= Subimal Ghosh =

Indian academic

Subimal Ghosh is Institute Chair Professor in the Department of Civil Engineering and Convener of the Interdisciplinary Program in Climate Studies at Indian Institute of Technology Bombay with research interests in hydrology and hydro-climatology.

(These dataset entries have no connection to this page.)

This design comes from an exercise in tuning for small area, a short achievable clock period and few clock cycles on the open sky130 flow, not from production work.
Where RTL was checked, it was by simulation tests only, not by an equivalence proof against the original.
For runs 3 and 4, only the layout was checked, not whether the RTL still works.
No activity file was given, so power comes from the tool's default toggle rates.

==> design/flow/config.mk <==
export PLATFORM = sky130hd
export DESIGN_NAME = y86_pipe
export DESIGN_NICKNAME = y86_pipe
export VERILOG_FILES = /design/flow/design.v
export SDC_FILE = /design/flow/constraint.sdc
export NUM_CORES = 8
export LEC_CHECK = 0
export CAP_MARGIN = 20
export CORE_MARGIN = 2
export CORE_UTILIZATION = 55
export SLEW_MARGIN = 20
export SYNTH_HIERARCHICAL = 1
==> design/flow/constraint.sdc <==
create_clock -name core_clock -period 30.0 [get_ports {clk}]
set_input_delay 6.0000 -clock core_clock [delete_from_list [all_inputs] [get_ports {clk}]]
set_output_delay 6.0000 -clock core_clock [all_outputs]
set_load 0.01 [all_outputs]
==> design/flow/design.v <==
`timescale 1ns / 1ps
module rf_read (
    input [1023:0] r,
    input [15:0] sel,
    output [63:0] out
);
    reg [63:0] o;
    integer i;
    always @(*) begin
        o = 64'd0;
        for (i = 0; i < 16; i = i + 1) o = o | (r[64*i +: 64] & {64{sel[i]}});
    end
    assign out = o;
endmodule
module add64 (
    input [63:0] a,
    input [63:0] b,
    input cin,
    output [63:0] sum,
    output cout,
    output [63:0] p,         
    output [63:0] ab         
);
    assign p = a ^ b;
    assign ab = a & b;
    wire [63:0] g;
    assign g[0] = ab[0] | (p[0] & cin);
    assign g[63:1] = ab[63:1];
    wire n1_g = g[1] | (p[1] & g[0]);
    wire n1_p = p[1] & p[0];
    wire n2_g = g[3] | (p[3] & g[2]);
    wire n2_p = p[3] & p[2];
    wire n3_g = g[5] | (p[5] & g[4]);
    wire n3_p = p[5] & p[4];
    wire n4_g = g[7] | (p[7] & g[6]);
    wire n4_p = p[7] & p[6];
    wire n5_g = g[9] | (p[9] & g[8]);
    wire n5_p = p[9] & p[8];
    wire n6_g = g[11] | (p[11] & g[10]);
    wire n6_p = p[11] & p[10];
    wire n7_g = g[13] | (p[13] & g[12]);
    wire n7_p = p[13] & p[12];
    wire n8_g = g[15] | (p[15] & g[14]);
    wire n8_p = p[15] & p[14];
    wire n9_g = g[17] | (p[17] & g[16]);
    wire n9_p = p[17] & p[16];
    wire n10_g = g[19] | (p[19] & g[18]);
    wire n10_p = p[19] & p[18];
    wire n11_g = g[21] | (p[21] & g[20]);
    wire n11_p = p[21] & p[20];
    wire n12_g = g[23] | (p[23] & g[22]);
    wire n12_p = p[23] & p[22];
    wire n13_g = g[25] | (p[25] & g[24]);
    wire n13_p = p[25] & p[24];
    wire n14_g = g[27] | (p[27] & g[26]);
    wire n14_p = p[27] & p[26];
    wire n15_g = g[29] | (p[29] & g[28]);
    wire n15_p = p[29] & p[28];
    wire n16_g = g[31] | (p[31] & g[30]);
    wire n16_p = p[31] & p[30];
    wire n17_g = g[33] | (p[33] & g[32]);
    wire n17_p = p[33] & p[32];
    wire n18_g = g[35] | (p[35] & g[34]);
    wire n18_p = p[35] & p[34];
    wire n19_g = g[37] | (p[37] & g[36]);
    wire n19_p = p[37] & p[36];
    wire n20_g = g[39] | (p[39] & g[38]);
    wire n20_p = p[39] & p[38];
    wire n21_g = g[41] | (p[41] & g[40]);
    wire n21_p = p[41] & p[40];
    wire n22_g = g[43] | (p[43] & g[42]);
    wire n22_p = p[43] & p[42];
    wire n23_g = g[45] | (p[45] & g[44]);
    wire n23_p = p[45] & p[44];
    wire n24_g = g[47] | (p[47] & g[46]);
    wire n24_p = p[47] & p[46];
    wire n25_g = g[49] | (p[49] & g[48]);
    wire n25_p = p[49] & p[48];
    wire n26_g = g[51] | (p[51] & g[50]);
    wire n26_p = p[51] & p[50];
    wire n27_g = g[53] | (p[53] & g[52]);
    wire n27_p = p[53] & p[52];
    wire n28_g = g[55] | (p[55] & g[54]);
    wire n28_p = p[55] & p[54];
    wire n29_g = g[57] | (p[57] & g[56]);
    wire n29_p = p[57] & p[56];
    wire n30_g = g[59] | (p[59] & g[58]);
    wire n30_p = p[59] & p[58];
    wire n31_g = g[61] | (p[61] & g[60]);
    wire n31_p = p[61] & p[60];
    wire n32_g = g[63] | (p[63] & g[62]);
    wire n32_p = p[63] & p[62];
    wire n33_g = n2_g | (n2_p & n1_g);
    wire n33_p = n2_p & n1_p;
    wire n34_g = n4_g | (n4_p & n3_g);
    wire n34_p = n4_p & n3_p;
    wire n35_g = n6_g | (n6_p & n5_g);
    wire n35_p = n6_p & n5_p;
    wire n36_g = n8_g | (n8_p & n7_g);
    wire n36_p = n8_p & n7_p;
    wire n37_g = n10_g | (n10_p & n9_g);
    wire n37_p = n10_p & n9_p;
    wire n38_g = n12_g | (n12_p & n11_g);
    wire n38_p = n12_p & n11_p;
    wire n39_g = n14_g | (n14_p & n13_g);
    wire n39_p = n14_p & n13_p;
    wire n40_g = n16_g | (n16_p & n15_g);
    wire n40_p = n16_p & n15_p;
    wire n41_g = n18_g | (n18_p & n17_g);
    wire n41_p = n18_p & n17_p;
    wire n42_g = n20_g | (n20_p & n19_g);
    wire n42_p = n20_p & n19_p;
    wire n43_g = n22_g | (n22_p & n21_g);
    wire n43_p = n22_p & n21_p;
    wire n44_g = n24_g | (n24_p & n23_g);
    wire n44_p = n24_p & n23_p;
    wire n45_g = n26_g | (n26_p & n25_g);
    wire n45_p = n26_p & n25_p;
    wire n46_g = n28_g | (n28_p & n27_g);
    wire n46_p = n28_p & n27_p;
    wire n47_g = n30_g | (n30_p & n29_g);
    wire n47_p = n30_p & n29_p;
    wire n48_g = n32_g | (n32_p & n31_g);
    wire n48_p = n32_p & n31_p;
    wire n49_g = n34_g | (n34_p & n33_g);
    wire n49_p = n34_p & n33_p;
    wire n50_g = n36_g | (n36_p & n35_g);
    wire n50_p = n36_p & n35_p;
    wire n51_g = n38_g | (n38_p & n37_g);
    wire n51_p = n38_p & n37_p;
    wire n52_g = n40_g | (n40_p & n39_g);
    wire n52_p = n40_p & n39_p;
    wire n53_g = n42_g | (n42_p & n41_g);
    wire n53_p = n42_p & n41_p;
    wire n54_g = n44_g | (n44_p & n43_g);
    wire n54_p = n44_p & n43_p;
    wire n55_g = n46_g | (n46_p & n45_g);
    wire n55_p = n46_p & n45_p;
    wire n56_g = n48_g | (n48_p & n47_g);
    wire n56_p = n48_p & n47_p;
    wire n57_g = n50_g | (n50_p & n49_g);
    wire n57_p = n50_p & n49_p;
    wire n58_g = n52_g | (n52_p & n51_g);
    wire n58_p = n52_p & n51_p;
    wire n59_g = n54_g | (n54_p & n53_g);
    wire n59_p = n54_p & n53_p;
    wire n60_g = n56_g | (n56_p & n55_g);
    wire n60_p = n56_p & n55_p;
    wire n61_g = n58_g | (n58_p & n57_g);
    wire n61_p = n58_p & n57_p;
    wire n62_g = n60_g | (n60_p & n59_g);
    wire n62_p = n60_p & n59_p;
    wire n63_g = n62_g | (n62_p & n61_g);
    wire n63_p = n62_p & n61_p;
    wire n64_g = n59_g | (n59_p & n61_g);
    wire n64_p = n59_p & n61_p;
    wire n65_g = n51_g | (n51_p & n57_g);
    wire n65_p = n51_p & n57_p;
    wire n66_g = n53_g | (n53_p & n61_g);
    wire n66_p = n53_p & n61_p;
    wire n67_g = n55_g | (n55_p & n64_g);
    wire n67_p = n55_p & n64_p;
    wire n68_g = n35_g | (n35_p & n49_g);
    wire n68_p = n35_p & n49_p;
    wire n69_g = n37_g | (n37_p & n57_g);
    wire n69_p = n37_p & n57_p;
    wire n70_g = n39_g | (n39_p & n65_g);
    wire n70_p = n39_p & n65_p;
    wire n71_g = n41_g | (n41_p & n61_g);
    wire n71_p = n41_p & n61_p;
    wire n72_g = n43_g | (n43_p & n66_g);
    wire n72_p = n43_p & n66_p;
    wire n73_g = n45_g | (n45_p & n64_g);
    wire n73_p = n45_p & n64_p;
    wire n74_g = n47_g | (n47_p & n67_g);
    wire n74_p = n47_p & n67_p;
    wire n75_g = n3_g | (n3_p & n33_g);
    wire n75_p = n3_p & n33_p;
    wire n76_g = n5_g | (n5_p & n49_g);
    wire n76_p = n5_p & n49_p;
    wire n77_g = n7_g | (n7_p & n68_g);
    wire n77_p = n7_p & n68_p;
    wire n78_g = n9_g | (n9_p & n57_g);
    wire n78_p = n9_p & n57_p;
    wire n79_g = n11_g | (n11_p & n69_g);
    wire n79_p = n11_p & n69_p;
    wire n80_g = n13_g | (n13_p & n65_g);
    wire n80_p = n13_p & n65_p;
    wire n81_g = n15_g | (n15_p & n70_g);
    wire n81_p = n15_p & n70_p;
    wire n82_g = n17_g | (n17_p & n61_g);
    wire n82_p = n17_p & n61_p;
    wire n83_g = n19_g | (n19_p & n71_g);
    wire n83_p = n19_p & n71_p;
    wire n84_g = n21_g | (n21_p & n66_g);
    wire n84_p = n21_p & n66_p;
    wire n85_g = n23_g | (n23_p & n72_g);
    wire n85_p = n23_p & n72_p;
    wire n86_g = n25_g | (n25_p & n64_g);
    wire n86_p = n25_p & n64_p;
    wire n87_g = n27_g | (n27_p & n73_g);
    wire n87_p = n27_p & n73_p;
    wire n88_g = n29_g | (n29_p & n67_g);
    wire n88_p = n29_p & n67_p;
    wire n89_g = n31_g | (n31_p & n74_g);
    wire n89_p = n31_p & n74_p;
    wire n90_g = g[2] | (p[2] & n1_g);
    wire n90_p = p[2] & n1_p;
    wire n91_g = g[4] | (p[4] & n33_g);
    wire n91_p = p[4] & n33_p;
    wire n92_g = g[6] | (p[6] & n75_g);
    wire n92_p = p[6] & n75_p;
    wire n93_g = g[8] | (p[8] & n49_g);
    wire n93_p = p[8] & n49_p;
    wire n94_g = g[10] | (p[10] & n76_g);
    wire n94_p = p[10] & n76_p;
    wire n95_g = g[12] | (p[12] & n68_g);
    wire n95_p = p[12] & n68_p;
    wire n96_g = g[14] | (p[14] & n77_g);
    wire n96_p = p[14] & n77_p;
    wire n97_g = g[16] | (p[16] & n57_g);
    wire n97_p = p[16] & n57_p;
    wire n98_g = g[18] | (p[18] & n78_g);
    wire n98_p = p[18] & n78_p;
    wire n99_g = g[20] | (p[20] & n69_g);
    wire n99_p = p[20] & n69_p;
    wire n100_g = g[22] | (p[22] & n79_g);
    wire n100_p = p[22] & n79_p;
    wire n101_g = g[24] | (p[24] & n65_g);
    wire n101_p = p[24] & n65_p;
    wire n102_g = g[26] | (p[26] & n80_g);
    wire n102_p = p[26] & n80_p;
    wire n103_g = g[28] | (p[28] & n70_g);
    wire n103_p = p[28] & n70_p;
    wire n104_g = g[30] | (p[30] & n81_g);
    wire n104_p = p[30] & n81_p;
    wire n105_g = g[32] | (p[32] & n61_g);
    wire n105_p = p[32] & n61_p;
    wire n106_g = g[34] | (p[34] & n82_g);
    wire n106_p = p[34] & n82_p;
    wire n107_g = g[36] | (p[36] & n71_g);
    wire n107_p = p[36] & n71_p;
    wire n108_g = g[38] | (p[38] & n83_g);
    wire n108_p = p[38] & n83_p;
    wire n109_g = g[40] | (p[40] & n66_g);
    wire n109_p = p[40] & n66_p;
    wire n110_g = g[42] | (p[42] & n84_g);
    wire n110_p = p[42] & n84_p;
    wire n111_g = g[44] | (p[44] & n72_g);
    wire n111_p = p[44] & n72_p;
    wire n112_g = g[46] | (p[46] & n85_g);
    wire n112_p = p[46] & n85_p;
    wire n113_g = g[48] | (p[48] & n64_g);
    wire n113_p = p[48] & n64_p;
    wire n114_g = g[50] | (p[50] & n86_g);
    wire n114_p = p[50] & n86_p;
    wire n115_g = g[52] | (p[52] & n73_g);
    wire n115_p = p[52] & n73_p;
    wire n116_g = g[54] | (p[54] & n87_g);
    wire n116_p = p[54] & n87_p;
    wire n117_g = g[56] | (p[56] & n67_g);
    wire n117_p = p[56] & n67_p;
    wire n118_g = g[58] | (p[58] & n88_g);
    wire n118_p = p[58] & n88_p;
    wire n119_g = g[60] | (p[60] & n74_g);
    wire n119_p = p[60] & n74_p;
    wire n120_g = g[62] | (p[62] & n89_g);
    wire n120_p = p[62] & n89_p;
    wire [64:0] c;
    assign c[0] = cin;
    assign c[1] = g[0];
    assign c[2] = n1_g;
    assign c[3] = n90_g;
    assign c[4] = n33_g;
    assign c[5] = n91_g;
    assign c[6] = n75_g;
    assign c[7] = n92_g;
    assign c[8] = n49_g;
    assign c[9] = n93_g;
    assign c[10] = n76_g;
    assign c[11] = n94_g;
    assign c[12] = n68_g;
    assign c[13] = n95_g;
    assign c[14] = n77_g;
    assign c[15] = n96_g;
    assign c[16] = n57_g;
    assign c[17] = n97_g;
    assign c[18] = n78_g;
    assign c[19] = n98_g;
    assign c[20] = n69_g;
    assign c[21] = n99_g;
    assign c[22] = n79_g;
    assign c[23] = n100_g;
    assign c[24] = n65_g;
    assign c[25] = n101_g;
    assign c[26] = n80_g;
    assign c[27] = n102_g;
    assign c[28] = n70_g;
    assign c[29] = n103_g;
    assign c[30] = n81_g;
    assign c[31] = n104_g;
    assign c[32] = n61_g;
    assign c[33] = n105_g;
    assign c[34] = n82_g;
    assign c[35] = n106_g;
    assign c[36] = n71_g;
    assign c[37] = n107_g;
    assign c[38] = n83_g;
    assign c[39] = n108_g;
    assign c[40] = n66_g;
    assign c[41] = n109_g;
    assign c[42] = n84_g;
    assign c[43] = n110_g;
    assign c[44] = n72_g;
    assign c[45] = n111_g;
    assign c[46] = n85_g;
    assign c[47] = n112_g;
    assign c[48] = n64_g;
    assign c[49] = n113_g;
    assign c[50] = n86_g;
    assign c[51] = n114_g;
    assign c[52] = n73_g;
    assign c[53] = n115_g;
    assign c[54] = n87_g;
    assign c[55] = n116_g;
    assign c[56] = n67_g;
    assign c[57] = n117_g;
    assign c[58] = n88_g;
    assign c[59] = n118_g;
    assign c[60] = n74_g;
    assign c[61] = n119_g;
    assign c[62] = n89_g;
    assign c[63] = n120_g;
    assign c[64] = n63_g;
    assign sum = p ^ c[63:0];
    assign cout = c[64];
endmodule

He obtained PhD degree in 2007 from Indian Institute of Science, Bangalore on a thesis titled "Hydrologic Impacts of Climate Change: Uncertainty Modelling", and ME degree in 2004 from the same institute.

The Council of Scientific and Industrial Research, the apex agency of the Government of India for scientific research, awarded him the Shanti Swarup Bhatnagar Prize for Science and Technology, one of the highest Indian science awards, for his contributions to Earth, Atmosphere, Ocean and Planetary Sciences in 2019.

==Awards and recognitions==
The awards and honours conferred on Subimal Ghosh include:

- Institute Chair Professor from March 2021.
- Asian Scientist 100, Asian Scientist, 2020
- American Geophysical Union Devendra Lal Memorial Award in 2020 for “outstanding Earth and/or space sciences research by a scientist belonging to and working in a developing country”
- Conferred Fellow of American Geophysical Union
- Shanti Swarup Bhatnagar Prize in 2019 in Earth, Atmospheric and Planetary Sciences
- Swarnajayanti Fellowship 2018-19 in Earth, Atmospheric and Planetary Sciences
- Lead Author of Intergovernmental Panel on Climate Change (IPCC) Working Group – I for Assessment Report 6 (2018-22)
- National Academy of Science India (NASI) Platinum Jubilee Young Scientist Award 2013 in Electronics, Computer and Engineering Sciences
- Young Scientist Award 2012 from Indian National Science Academy (INSA) in Engineering and Technology,
- Indian National Academy of Engineers (INAE) Young Engineer Award 2011.